══ Input for this task

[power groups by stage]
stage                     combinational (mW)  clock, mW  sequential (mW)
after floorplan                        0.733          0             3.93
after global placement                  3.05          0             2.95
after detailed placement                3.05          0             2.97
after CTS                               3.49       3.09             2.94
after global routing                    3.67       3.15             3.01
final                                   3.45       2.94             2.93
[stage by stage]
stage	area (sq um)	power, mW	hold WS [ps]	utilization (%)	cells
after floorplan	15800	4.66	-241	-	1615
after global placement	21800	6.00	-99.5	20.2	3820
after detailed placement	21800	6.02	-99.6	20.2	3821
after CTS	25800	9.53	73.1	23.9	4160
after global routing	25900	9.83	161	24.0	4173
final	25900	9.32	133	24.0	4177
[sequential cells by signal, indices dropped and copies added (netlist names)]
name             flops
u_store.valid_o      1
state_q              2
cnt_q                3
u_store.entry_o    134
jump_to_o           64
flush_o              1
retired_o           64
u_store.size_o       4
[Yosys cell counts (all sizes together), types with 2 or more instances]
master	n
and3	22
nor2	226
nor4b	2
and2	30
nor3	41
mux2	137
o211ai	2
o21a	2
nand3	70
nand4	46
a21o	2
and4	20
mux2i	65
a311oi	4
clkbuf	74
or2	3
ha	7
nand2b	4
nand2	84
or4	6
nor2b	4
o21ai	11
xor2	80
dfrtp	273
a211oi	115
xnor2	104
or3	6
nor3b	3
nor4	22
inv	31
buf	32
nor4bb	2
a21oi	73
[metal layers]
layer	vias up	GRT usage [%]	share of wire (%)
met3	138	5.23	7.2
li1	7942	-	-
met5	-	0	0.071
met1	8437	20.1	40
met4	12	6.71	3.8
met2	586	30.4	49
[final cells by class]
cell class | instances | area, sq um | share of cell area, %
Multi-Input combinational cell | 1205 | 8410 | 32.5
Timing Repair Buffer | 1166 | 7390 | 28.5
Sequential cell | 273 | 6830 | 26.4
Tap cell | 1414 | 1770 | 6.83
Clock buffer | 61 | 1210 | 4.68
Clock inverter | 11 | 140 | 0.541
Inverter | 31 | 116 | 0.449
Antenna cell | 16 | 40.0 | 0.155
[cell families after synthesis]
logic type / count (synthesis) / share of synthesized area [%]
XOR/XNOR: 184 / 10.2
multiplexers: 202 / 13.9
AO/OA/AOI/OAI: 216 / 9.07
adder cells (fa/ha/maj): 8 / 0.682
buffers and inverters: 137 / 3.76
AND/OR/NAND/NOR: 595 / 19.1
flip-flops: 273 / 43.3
--- src/rtl/aes_pkg.sv ---
// Shared AES definitions: state type, GF(2^8) helpers, InvMixColumns coefficients, byte indexing.
package aes_pkg;

    localparam int unsigned AES_STATE_W = 128;
    localparam int unsigned AES_NR      = 10;

    // InvMixColumns circulant coefficients
    localparam logic [7:0] GF_09 = 8'h09;
    localparam logic [7:0] GF_0B = 8'h0b;
    localparam logic [7:0] GF_0D = 8'h0d;
    localparam logic [7:0] GF_0E = 8'h0e;

    typedef logic [AES_STATE_W-1:0] state_t;

    // Occupancy of one elastic slot
    typedef enum logic [1:0] {StEmpty, StOne, StTwo} occ_e;

    // Multiply by x modulo 0x11B
    function automatic logic [7:0] gf_xtime(input logic [7:0] b);
        return {b[6:0], 1'b0} ^ (b[7] ? 8'h1b : 8'h00);
    endfunction

    // Shift-and-add multiply; constant c folds this into a few XORs
    function automatic logic [7:0] gf_mul(input logic [7:0] b, input logic [7:0] c);
        logic [7:0] acc;
        logic [7:0] p;
        acc = '0;
        p   = b;
        for (int i = 0; i < 8; i++) begin
            if (c[i]) acc = acc ^ p;
            p = gf_xtime(p);
        end
        return acc;
    endfunction

    // Byte 0 sits in the top bits of the state
    function automatic int unsigned byte_msb(input int unsigned idx);
        return AES_STATE_W - 1 - 8 * idx;
    endfunction

endpackage

--- src/rtl/inv_round_stage_if.sv ---
// Valid/ready stream carrying one AES state plus round key, last-round flag and sideband tag.
interface inv_round_stage_if #(
    parameter int unsigned TAG_W = 4
);
    import aes_pkg::*;

    logic             valid;
    logic             ready;
    state_t           state;
    state_t           key;    // only meaningful on the input side
    logic             last;
    logic [TAG_W-1:0] tag;

    modport master (output valid, state, key, last, tag, input ready);
    modport slave  (input valid, state, key, last, tag, output ready);

endinterface

--- src/rtl/inv_Mix_columns.sv ---
// Combinational InvMixColumns over all four columns of the state.
module inv_Mix_columns
    import aes_pkg::*;
(
    input  state_t in_i,
    output state_t out_o
);

    for (genvar c = 0; c < 4; c++) begin : g_col
        localparam int unsigned Msb0 = byte_msb(4 * c);
        localparam int unsigned Msb1 = byte_msb(4 * c + 1);
        localparam int unsigned Msb2 = byte_msb(4 * c + 2);
        localparam int unsigned Msb3 = byte_msb(4 * c + 3);

        logic [7:0] a0, a1, a2, a3;
        assign a0 = in_i[Msb0 -: 8];
        assign a1 = in_i[Msb1 -: 8];
        assign a2 = in_i[Msb2 -: 8];
        assign a3 = in_i[Msb3 -: 8];

        assign out_o[Msb0 -: 8] = gf_mul(a0, GF_0E) ^ gf_mul(a1, GF_0B)
                                ^ gf_mul(a2, GF_0D) ^ gf_mul(a3, GF_09);
        assign out_o[Msb1 -: 8] = gf_mul(a0, GF_09) ^ gf_mul(a1, GF_0E)
                                ^ gf_mul(a2, GF_0B) ^ gf_mul(a3, GF_0D);
        assign out_o[Msb2 -: 8] = gf_mul(a0, GF_0D) ^ gf_mul(a1, GF_09)
                                ^ gf_mul(a2, GF_0E) ^ gf_mul(a3, GF_0B);
        assign out_o[Msb3 -: 8] = gf_mul(a0, GF_0B) ^ gf_mul(a1, GF_0D)
                                ^ gf_mul(a2, GF_09) ^ gf_mul(a3, GF_0E);
    end

endmodule

--- src/rtl/inv_round_slot.sv ---
// Elastic slot: output register plus one skid register; ready comes straight from a flop.
module inv_round_slot
    import aes_pkg::*;
#(
    parameter int unsigned Width = 133
) (
    input  logic             clk,
    input  logic             rst,
    input  logic             in_valid_i,
    output logic             in_ready_o,
    input  logic [Width-1:0] in_data_i,
    output logic             out_valid_o,
    input  logic             out_ready_i,
    output logic [Width-1:0] out_data_o
);

    occ_e             occ_q, occ_d;
    logic [Width-1:0] main_q, main_d;
    logic [Width-1:0] skid_q, skid_d;
    logic             push, pop;

    assign in_ready_o  = (occ_q != StTwo);
    assign out_valid_o = (occ_q != StEmpty);
    assign out_data_o  = main_q;
    assign push        = in_valid_i && in_ready_o;
    assign pop         = out_ready_i && out_valid_o;

    // Occupancy and payload registers; reset discards anything in flight
    always_ff @(posedge clk or posedge rst) begin
        if (rst) begin
            occ_q  <= StEmpty;
            main_q <= '0;
            skid_q <= '0;
        end else begin
            occ_q  <= occ_d;
            main_q <= main_d;
            skid_q <= skid_d;
        end
    end

    // Next occupancy; main is only rewritten when empty or being accepted, so it stays stable
    always_comb begin
        occ_d  = occ_q;
        main_d = main_q;
        skid_d = skid_q;
        unique case (occ_q)
            StEmpty: begin
                if (push) begin
                    main_d = in_data_i;
                    occ_d  = StOne;
                end
            end
            StOne: begin
                if (push && pop) begin
                    main_d = in_data_i;
                end else if (push) begin
                    skid_d = in_data_i;
                    occ_d  = StTwo;
                end else if (pop) begin
                    occ_d = StEmpty;
                end
            end
            StTwo: begin
                if (pop) begin
                    main_d = skid_q;
                    occ_d  = StOne;
                end
            end
            default: occ_d = StEmpty;
        endcase
    end

endmodule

════

Exercise prompt ▸ Using the entries above, find all lines with "detailed". Copy them.

Written response ▸
after detailed placement                3.05          0             2.97
after detailed placement	21800	6.02	-99.6	20.2	3821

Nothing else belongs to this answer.